This term's first meeting of the English Faculty's 18th-Century and Romantic Studies seminar will take place on Thursday 18th October at 5pm in the Board Room, Faculty of English. Professor Brycchan Carey (Northumbria University) will speak on the subject, '"Deem our nation brutes no longer": Animals, Affect, and Abolitionism". A synopsis of his paper follows below. All are welcome.
Slavery has been considered brutalising since ancient times, and throughout history observers have routinely compared enslaved people with captive or domesticated animals. Seventeenth and eighteenth-century plantation manuals described the management of enslaved people in the same terms as that of farmyard animals, explicitly offering advice on the husbandry of 'Negroes, horses, mules, and cattle'. Such comparisons may have been acceptable to colonial planters, but many metropolitan readers found them shocking. From the 1780s to the 1830s, campaigners, many influenced by the then fashionable discourses of sensibility, worked to abolish slavery and also to alleviate cruelty to animals. From Thomas Day, who combined antislavery and anti-bull-baiting passages in his novel Sandford and Merton (1784-9) to William Cowper, who wrote extensively on both slavery and animals, to William Wilberforce, the abolitionist and co-founder of the RSPCA, campaigners increasingly asked the British public to sympathise with both slaves and animals. By simultaneously working to advance the boundaries of sympathy to include both enslaved Africans and domesticated animals, campaigners certainly promoted freedom and alleviated suffering, but there was a cost. Conflating the two issues ran the risk of perpetuating racial ideologies that ultimately entrenched rather than challenged the notion of a hierarchy of races. This paper explores this phenomenon by reading a wide range of late-eighteenth and early-nineteenth-century literature concerned with both slavery and the anti-bull-baiting debate, including Day and Cowper but also the lesser known Percival Stockdale and Elizabeth Heyrick.
Suggested reading: Most of the texts cited in this talk are rather obscure, but it should be easy enough to locate: William Cowper, 'Charity', lines 83–244 and William Cowper, 'The Negro's Complaint'. The bull-baiting passages in Thomas Day, Sandford and Merton, should also be relatively easy to track down on ECCO. Thomas Day, The History of Sandford and Merton, A Work Intended for the Use of Children, (1783–89), 8th edn, 3 vols (London: John Stockdale, 1798), II, pp. 290–308 and III, pp. 279-80. For passages on whaling, see II, 180–88.
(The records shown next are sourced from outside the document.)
This is an optimization exercise on Yosys and OpenROAD, whose aim is small area, a short achievable clock period and few clock cycles per item, not a production implementation. At most, simulation tests tie the RTL to the original design; equivalence was not proved.

// mult_arbiter
module mult_arbiter #(
    parameter bit RR_EN = 1'b1
) (
    input  logic               clk,
    input  logic               rst,
    input  logic               req0_valid,
    input  logic signed [31:0] req0_a,
    input  logic signed [31:0] req0_b,
    output logic               req0_ready,
    input  logic               req1_valid,
    input  logic signed [31:0] req1_a,
    input  logic signed [31:0] req1_b,
    output logic               req1_ready,
    output logic               res_valid,
    input  logic               res_ready,
    output logic signed [63:0] res_data,
    output logic               res_id,
    output logic               busy
);
    logic               r_last_grant;
    logic               r_v1;
    logic               r_id1;
    logic        [31:0] r_a;
    logic        [15:0] r_one;
    logic        [15:0] r_two;
    logic        [15:0] r_neg;
    logic               r_res_valid;
    logic               r_res_id;
    logic        [63:0] r_res_data;
    logic               w_pick1;
    logic               w_s1_free;
    logic               w_accept;
    logic               w_load_out;
    logic        [63:0] w_prod;
    logic        [31:0] w_b;
    logic        [32:0] w_bx;
    logic        [15:0] w_one;
    logic        [15:0] w_two;
    logic        [15:0] w_neg;
    assign w_pick1    = req1_valid && (!req0_valid || (RR_EN && !r_last_grant));
    assign w_load_out = r_v1 && (!r_res_valid || res_ready);
  ...
For scale: roughly 3200 cells after synthesis, ~150 flip-flops, about 30000 um^2 of cells after synthesis.
Settings: LEC_CHECK=0, CAP_MARGIN=20, CORE_MARGIN=2, CORE_UTILIZATION=40, SLEW_MARGIN=20; clock period 10.0 ns.
run.sh (not shown) runs the stock make flow with config.mk's settings and CLKGATE_MAP_FILE= SYNTH_SCRIPT=/design/flow/synth_recipe.tcl, a recipe that flattens the netlist after the stock synthesis.
Edit:
- SETUP_SLACK_MARGIN: unset -> 5
Result: Cell count came out higher by 5.2%. Fmax rose by 17%. Routed wire length rose by 9.4%. Setup slack gets better by 1100 ps.
Edit:
==> flow/flow/run.sh (new file) <==
#!/bin/bash
# Standard ORFS layout with three changes:
#  - synthesis skips Yosys's internal "abc -fast" pre-mapping (synth -noabc),
#    so extract_fa maps the RTL's full adders without inverter pairs;
#  - the final abc mapping uses flow/abc_map.script (abc "map" instead of "&nf");
#  - port buffers use the smallest buffer cell (buf_1).
# Flattening, renaming and register mapping are synth_recipe.tcl unchanged.
set -euo pipefail
HERE=$(pwd)
{
  sed -n '1s/-noshare {\*}/-noshare -noabc {*}/p' synth_recipe.tcl
  cat <<EOT
proc abc {args} {
  set i [lsearch -exact \$args -script]
  if {\$i >= 0} { set args [lreplace \$args [expr {\$i+1}] [expr {\$i+1}] $HERE/flow/abc_map.script] }
  yosys abc {*}\$args
}
EOT
  sed '1d' synth_recipe.tcl
} > flow_synth.tcl
grep -q -- '-noabc' flow_synth.tcl
sed "s#SYNTH_SCRIPT=[^ ]*#SYNTH_SCRIPT=$HERE/flow_synth.tcl#" standard.sh > flow_standard.sh
grep -q "SYNTH_SCRIPT=$HERE/flow_synth.tcl" flow_standard.sh
export BUFFER_PORTS_ARGS="-buffer_cell sky130_fd_sc_hd__buf_1"
bash flow_standard.sh finish > flow_make.log 2>&1
==> flow/flow/abc_map.script (new file) <==
strash
dch
map -B 0.9
topo
stime -c
buffer -c
upsize -c
dnsize -c
==> flow/standard.sh (new file) <==
#!/bin/bash
# synth_recipe.tcl (not shown) runs the flow's synth.tcl, then flattens the netlist and writes it again
# the make line also repeats each setting of config.mk as NAME=value (left out here)
make -C /OpenROAD-flow-scripts/flow DESIGN_CONFIG=/design/flow/config.mk WORK_HOME=/design/flow/orfs CLKGATE_MAP_FILE= SYNTH_SCRIPT=/design/flow/synth_recipe.tcl "${@:-finish}"
- SETUP_SLACK_MARGIN: 5 -> unset
removed: flow/run.sh
Worst hold slack loses 6.6 ps; clock skew is about the same; design area goes down by 15%.
Edit:
==> flow/run.sh (new file) <==
#!/bin/bash
# synth_recipe.tcl (not shown) runs the flow's synth.tcl, then flattens the netlist and writes it again
# the make line also repeats each setting of config.mk as NAME=value (left out here)
make -C /OpenROAD-flow-scripts/flow DESIGN_CONFIG=/design/flow/config.mk WORK_HOME=/design/flow/orfs CLKGATE_MAP_FILE= SYNTH_SCRIPT=/design/flow/synth_recipe.tcl finish
- SETUP_SLACK_MARGIN: unset -> 3
removed: flow/flow/run.sh
removed: flow/flow/abc_map.script
removed: flow/standard.sh
What happened:
- worst hold slack stays flat
- worst setup slack gets better by 520 ps
- count of clock-buffer cells in the layout stays the same
No run of this note included a check of the RTL's function; only the layout flow was run.

---

== run A ==
mult_arbiter, a different RTL version from the one above (not shown whole).
Size: ~2900 cells after synthesis, ~200 I/O pins, ~29000 um2 of cells after synthesis.
## mult_arbiter
module mult_arbiter #(
    parameter bit RR_EN = 1'b1
) (
    input  logic               clk,
    input  logic               rst,
    input  logic               req0_valid,
    input  logic signed [31:0] req0_a,
    input  logic signed [31:0] req0_b,
    output logic               req0_ready,
    input  logic               req1_valid,
    input  logic signed [31:0] req1_a,
    input  logic signed [31:0] req1_b,
    output logic               req1_ready,
    output logic               res_valid,
    input  logic               res_ready,
    output logic signed [63:0] res_data,
    output logic               res_id,
    output logic               busy
);
export LEC_CHECK = 0
export CAP_MARGIN = 20
export CORE_MARGIN = 2
export CORE_UTILIZATION = 60
export CTS_CLUSTER_DIAMETER = 80
export CTS_CLUSTER_SIZE = 30
export SETUP_SLACK_MARGIN = 5
export SLEW_MARGIN = 20
create_clock -name core_clock -period 10.0 [get_ports {clk}]
standard.sh (not shown) runs the stock make flow with config.mk's settings and CLKGATE_MAP_FILE= SYNTH_SCRIPT=/design/flow/synth_recipe.tcl, a recipe that flattens the netlist after the stock synthesis.
==> flow/flow/run.sh <==
#!/bin/bash
# Standard ORFS layout (the standard.sh) with these changes:
#  - synthesis skips Yosys's internal "abc -fast" pre-mapping (synth -noabc),
#    so extract_fa maps the RTL's full adders without inverter pairs;
#  - the final abc mapping uses flow/abc.script (abc "map" instead of "&nf");
#  - port buffers use the smallest buffer cell (buf_1);
set -euo pipefail
HERE=$(pwd)
{
  sed -n '1s/-noshare {\*}/-noshare -noabc {*}/p' synth_recipe.tcl
  cat <<EOT
proc abc {args} {
  set i [lsearch -exact \$args -script]
  if {\$i >= 0} { set args [lreplace \$args [expr {\$i+1}] [expr {\$i+1}] $HERE/flow/abc.script] }
  yosys abc {*}\$args
}
EOT
  sed '1d' synth_recipe.tcl
} > flow_synth.tcl
grep -q -- '-noabc' flow_synth.tcl
sed "s#SYNTH_SCRIPT=[^ ]*#SYNTH_SCRIPT=$HERE/flow_synth.tcl#" standard.sh > flow_standard.sh
grep -q "SYNTH_SCRIPT=$HERE/flow_synth.tcl" flow_standard.sh
export BUFFER_PORTS_ARGS="-buffer_cell sky130_fd_sc_hd__buf_1"
EXTRA=()
if [[ -f flow/make_args.txt ]]; then
  while read -r l; do [[ -n "$l" ]] && EXTRA+=("$l"); done < flow/make_args.txt
fi
bash flow_standard.sh "${EXTRA[@]}" finish > flow_make.log 2>&1
==> flow/flow/abc.script <==
strash
dch
map -B 0.9
topo
stime -c
buffer -c
upsize -c
dnsize -c
==> flow/flow/make_args.txt <==
SETUP_SLACK_MARGIN=5.3
Having completed the whole flow, run A delivered a layout that passed the timing, design-rule and antenna checks.
Testbench counts of run A, summed over its fixed seeds: cycles 2,064, items 2,048.
Relative to run A, the following input files were edited for run B:
Settings: CTS_CLUSTER_SIZE no longer set, was 30; CTS_CLUSTER_DIAMETER no longer set, was 80.
==> flow/flow/make_args.txt <==
SETUP_SLACK_MARGIN=5.5
--- outcome ---
The vertical die dimension was comparable across run B and run A. The higher final cell count without fillers of run B and run A is in run B. Max fraction of met1 tracks used by global routing across run B and run A: run B. From run A to run B the numbers moved as follows: growth of design area from synthesis to finish moved up; wire length of the first global-routing pass moved up.
Edits applied to the flow inputs when going from run B to run C:
Settings: SLEW_MARGIN now 0, was 20; CAP_MARGIN now 0, was 20.
==> flow/flow/make_args.txt <==
SETUP_SLACK_MARGIN=5.3
- Run B -> run C: wire length decreased by a few percent
- Per the comparison of run C with run B, area growth from synthesis to final layout dropped 3.6 points; final core utilization dropped 2.2 points; worst endpoint required time barely changed.

---

Another version of the RTL of mult_arbiter (not shown whole).
Size in the first run: about 2900 cells after synthesis, about 200 flip-flops, ~200 I/O pins, roughly 0.029 mm² of cells after synthesis.
export LEC_CHECK = 0
export CAP_MARGIN = 20
export CORE_MARGIN = 2
export CORE_UTILIZATION = 70
export SETUP_SLACK_MARGIN = 5
export SLEW_MARGIN = 20
create_clock -name core_clock -period 10.0 [get_ports {clk}]
==> flow/flow/make_args.txt <==
SETUP_SLACK_MARGIN=5.3
Scripts as last shown in full above: flow/flow/run.sh, flow/flow/abc.script
The starting point passed the timing, design-rule and antenna checks.
Change:
--- a/flow/config.mk
+++ b/flow/config.mk
@@ -10 +10 @@
-export CORE_UTILIZATION = 70
+export CORE_UTILIZATION = 60
Outcome:
- design area barely changes
- non-clock buffer count shrinks by 26
- fmax stays flat
- worst hold slack is worse by 0.016 ns
No run of this note included a check of the RTL's function; only the layout flow was run.

---

Another version of the RTL of mult_arbiter (not shown whole).
Size: about 3600 cells after synthesis, ~210 flip-flops, ~200 I/O pins, about 32000 um^2 of cells after synthesis.
export LEC_CHECK = 0
export CAP_MARGIN = 20
export CORE_MARGIN = 2
export CORE_UTILIZATION = 50
export SETUP_SLACK_MARGIN = 5
export SLEW_MARGIN = 20
create_clock -name core_clock -period 10.0 [get_ports {clk}]
==> flow/flow/make_args.txt <==
SETUP_SLACK_MARGIN=5.5
Scripts as last shown in full above: flow/flow/run.sh, flow/flow/abc.script
Then changed:
==> flow/flow/run.sh (replaced) <==
#!/bin/bash
# Standard ORFS layout with three changes:
#  - synthesis skips Yosys's internal "abc -fast" pre-mapping (synth -noabc),
#    so extract_fa maps the RTL's full adders without inverter pairs;
#  - the final abc mapping uses flow/abc_map.script (abc "map" instead of "&nf");
#  - port buffers use the smallest buffer cell (buf_1).
# Flattening, renaming and register mapping are synth_recipe.tcl unchanged.
set -euo pipefail
HERE=$(pwd)
{
  sed -n '1s/-noshare {\*}/-noshare -noabc {*}/p' synth_recipe.tcl
  cat <<EOT
proc abc {args} {
  set i [lsearch -exact \$args -script]
  if {\$i >= 0} { set args [lreplace \$args [expr {\$i+1}] [expr {\$i+1}] $HERE/flow/abc_map.script] }
  yosys abc {*}\$args
}
EOT
  sed '1d' synth_recipe.tcl
} > flow_synth.tcl
grep -q -- '-noabc' flow_synth.tcl
sed "s#SYNTH_SCRIPT=[^ ]*#SYNTH_SCRIPT=$HERE/flow_synth.tcl#" standard.sh > flow_standard.sh
grep -q "SYNTH_SCRIPT=$HERE/flow_synth.tcl" flow_standard.sh
export BUFFER_PORTS_ARGS="-buffer_cell sky130_fd_sc_hd__buf_1"
bash flow_standard.sh finish > flow_make.log 2>&1
==> flow/flow/abc_map.script (new file) <==
strash
dch
map -B 0.9
topo
stime -c
buffer -c
upsize -c
dnsize -c
Settings changed: CORE_UTILIZATION 50 to 40, SETUP_SLACK_MARGIN 5 to 4.5.
removed: flow/flow/abc.script
removed: flow/flow/make_args.txt
Effect:
- utilization falls by 18 points
- worst setup slack is worse by 430 ps
- design area shrinks by 11%
Then changed:
==> flow/flow/run.sh (replaced) <==
#!/bin/bash
# Standard ORFS layout (the standard.sh) with these changes:
#  - synthesis skips Yosys's internal "abc -fast" pre-mapping (synth -noabc),
#    so extract_fa maps the RTL's full adders without inverter pairs;
#  - the final abc mapping uses flow/abc.script (abc "map" instead of "&nf");
#  - port buffers use the smallest buffer cell (buf_1);
set -euo pipefail
HERE=$(pwd)
{
  sed -n '1s/-noshare {\*}/-noshare -noabc {*}/p' synth_recipe.tcl
  cat <<EOT
proc abc {args} {
  set i [lsearch -exact \$args -script]
  if {\$i >= 0} { set args [lreplace \$args [expr {\$i+1}] [expr {\$i+1}] $HERE/flow/abc.script] }
  yosys abc {*}\$args
}
EOT
  sed '1d' synth_recipe.tcl
} > flow_synth.tcl
grep -q -- '-noabc' flow_synth.tcl
sed "s#SYNTH_SCRIPT=[^ ]*#SYNTH_SCRIPT=$HERE/flow_synth.tcl#" standard.sh > flow_standard.sh
grep -q "SYNTH_SCRIPT=$HERE/flow_synth.tcl" flow_standard.sh
export BUFFER_PORTS_ARGS="-buffer_cell sky130_fd_sc_hd__buf_1"
EXTRA=()
if [[ -f flow/make_args.txt ]]; then
  while read -r l; do [[ -n "$l" ]] && EXTRA+=("$l"); done < flow/make_args.txt
fi
bash flow_standard.sh "${EXTRA[@]}" finish > flow_make.log 2>&1
==> flow/flow/abc.script (new file) <==
strash
dch
map -B 0.9
topo
stime -c
buffer -c
upsize -c
dnsize -c
==> flow/flow/make_args.txt (new file) <==
SETUP_SLACK_MARGIN=5.3
Settings changed: CORE_UTILIZATION 40 to 60, SETUP_SLACK_MARGIN 4.5 to 5.
removed: flow/flow/abc_map.script
Outcome: Hold slack hardly moves; sequential cell count stays the same; first-iteration DRC count climbs by a quarter to a third; count of clock-buffer cells in the layout drops by 1; setup slack gets better by 450 ps; global-route usage climbs by 14 points.
Then changed:
==> flow/flow/run.sh (replaced) <==
#!/bin/bash
# Standard ORFS layout with three changes:
#  - synthesis skips Yosys's internal "abc -fast" pre-mapping (synth -noabc),
#    so extract_fa maps the RTL's full adders without inverter pairs;
#  - the final abc mapping uses flow/abc_map.script (abc "map" instead of "&nf");
#  - port buffers use the smallest buffer cell (buf_1).
# Flattening, renaming and register mapping are synth_recipe.tcl unchanged.
set -euo pipefail
HERE=$(pwd)
{
  sed -n '1s/-noshare {\*}/-noshare -noabc {*}/p' synth_recipe.tcl
  cat <<EOT
proc abc {args} {
  set i [lsearch -exact \$args -script]
  if {\$i >= 0} { set args [lreplace \$args [expr {\$i+1}] [expr {\$i+1}] $HERE/flow/abc_map.script] }
  yosys abc {*}\$args
}
EOT
  sed '1d' synth_recipe.tcl
} > flow_synth.tcl
grep -q -- '-noabc' flow_synth.tcl
sed "s#SYNTH_SCRIPT=[^ ]*#SYNTH_SCRIPT=$HERE/flow_synth.tcl#" standard.sh > flow_standard.sh
grep -q "SYNTH_SCRIPT=$HERE/flow_synth.tcl" flow_standard.sh
export BUFFER_PORTS_ARGS="-buffer_cell sky130_fd_sc_hd__buf_1"
bash flow_standard.sh finish > flow_make.log 2>&1
==> flow/flow/abc_map.script (new file) <==
strash
dch
map -B 0.9
topo
stime -c
buffer -c
upsize -c
dnsize -c
Settings changed: CORE_UTILIZATION 60 to 50.
removed: flow/flow/abc.script
removed: flow/flow/make_args.txt
What happened: Register-to-register slack got worse by 240 ps. Global-route usage drops by 7.0 points. Wire length fell by 0.97%. Setup slack gets worse by 230 ps. Utilization drops by 13 points.
Function was not checked in any run of this note: the RTL went through the layout flow alone.

---

## job 4782
mult_arbiter, a different RTL version from the one above (not shown whole).
For scale: about 2900 cells after synthesis, about 200 I/O pins, ~0.029 mm² of cells after synthesis.
==> flow/design.v (excerpt) <==
module mult_arbiter #(
    parameter bit RR_EN = 1'b1
) (
    input  logic               clk,
    input  logic               rst,
    input  logic               req0_valid,
    input  logic signed [31:0] req0_a,
    input  logic signed [31:0] req0_b,
    output logic               req0_ready,
    input  logic               req1_valid,
    input  logic signed [31:0] req1_a,
    input  logic signed [31:0] req1_b,
    output logic               req1_ready,
    output logic               res_valid,
    input  logic               res_ready,
    output logic signed [63:0] res_data,
    output logic               res_id,
    output logic               busy
);
Settings: LEC_CHECK=0, CAP_MARGIN=20, CORE_MARGIN=2, CORE_UTILIZATION=60, SETUP_SLACK_MARGIN=5, SLEW_MARGIN=20, TNS_END_PERCENT=100; clock period 10.0 ns.
==> flow/flow/run.sh <==
#!/bin/bash
# Standard ORFS layout (the standard.sh) with these changes:
#  - synthesis skips Yosys's internal "abc -fast" pre-mapping (synth -noabc),
#    so extract_fa maps the RTL's full adders without inverter pairs;
#  - the final abc mapping uses flow/abc.script (abc "map" instead of "&nf");
#  - port buffers use the smallest buffer cell (buf_1);
set -euo pipefail
HERE=$(pwd)
{
  sed -n '1s/-noshare {\*}/-noshare -noabc {*}/p' synth_recipe.tcl
  cat <<EOT
proc abc {args} {
  set i [lsearch -exact \$args -script]
  if {\$i >= 0} { set args [lreplace \$args [expr {\$i+1}] [expr {\$i+1}] $HERE/flow/abc.script] }
  yosys abc {*}\$args
}
EOT
  sed '1d' synth_recipe.tcl
} > flow_synth.tcl
grep -q -- '-noabc' flow_synth.tcl
sed "s#SYNTH_SCRIPT=[^ ]*#SYNTH_SCRIPT=$HERE/flow_synth.tcl#" standard.sh > flow_standard.sh
grep -q "SYNTH_SCRIPT=$HERE/flow_synth.tcl" flow_standard.sh
export BUFFER_PORTS_ARGS="-buffer_cell sky130_fd_sc_hd__buf_1"
EXTRA=()
if [[ -f flow/make_args.txt ]]; then
  while read -r l; do [[ -n "$l" ]] && EXTRA+=("$l"); done < flow/make_args.txt
fi
bash flow_standard.sh "${EXTRA[@]}" finish > flow_make.log 2>&1
==> flow/flow/abc.script <==
strash
dch
map -B 0.9
topo
stime -c
buffer -c
upsize -c
dnsize -c
==> flow/flow/make_args.txt <==
SETUP_SLACK_MARGIN=5.4
What job 3852 does differently from job 4782 at the input level:
# job 4782
export LEC_CHECK = 0
export CAP_MARGIN = 20
export CORE_MARGIN = 2
export CORE_UTILIZATION = 60
export SETUP_SLACK_MARGIN = 5
export SLEW_MARGIN = 20
export TNS_END_PERCENT = 100
create_clock -name core_clock -period 10.0 [get_ports {clk}]
# job 3852
export LEC_CHECK = 0
export CAP_MARGIN = 20
export CORE_MARGIN = 2
export CORE_UTILIZATION = 60
export SETUP_SLACK_MARGIN = 5
export SLEW_MARGIN = 20
export TNS_END_PERCENT = 0
create_clock -name core_clock -period 10.0 [get_ports {clk}]
==> flow/flow/make_args.txt <==
SETUP_SLACK_MARGIN=5.3
==> comparison <==
Job 3852 | status: complete | timing, DRC, antenna: pass. Combined global-route utilization of all metal layers (higher): job 4782. The deepest level of the CTS H-tree was comparable across job 4782 and job 3852. Number of standard cells in the final layout excluding fillers, job 4782 and job 3852, higher one = job 4782.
Brycchan Carey is Professor of English at Northumbria University, Vice-President of the British Society for Eighteenth-Century Studies, and Chair of the Association for the Study of Literature and the Environment, UK and Ireland. He is the author of From Peace to Freedom: Quaker Rhetoric and the Birth of American Antislavery, 1658–1761 (Yale University Press, 2012) and British Abolitionism and the Rhetoric of Sensibility: Writing, Sentiment, and Slavery, 1760–1807 (Palgrave, 2005) as well as several editions and edited collections, most recently an edition of Olaudah Equiano's Interesting Narrative for the Oxford University Press World's Classics series. His forthcoming works include a monograph, Unnatural Empire: Slavery, Abolition, and Colonial Natural History, 1650–1840, forthcoming from Yale University Press in 2019, and an edited collection, Birds in Eighteenth-Century Literature: Reason, Emotion, and Ornithology, 1700–1840, forthcoming from Palgrave in 2020.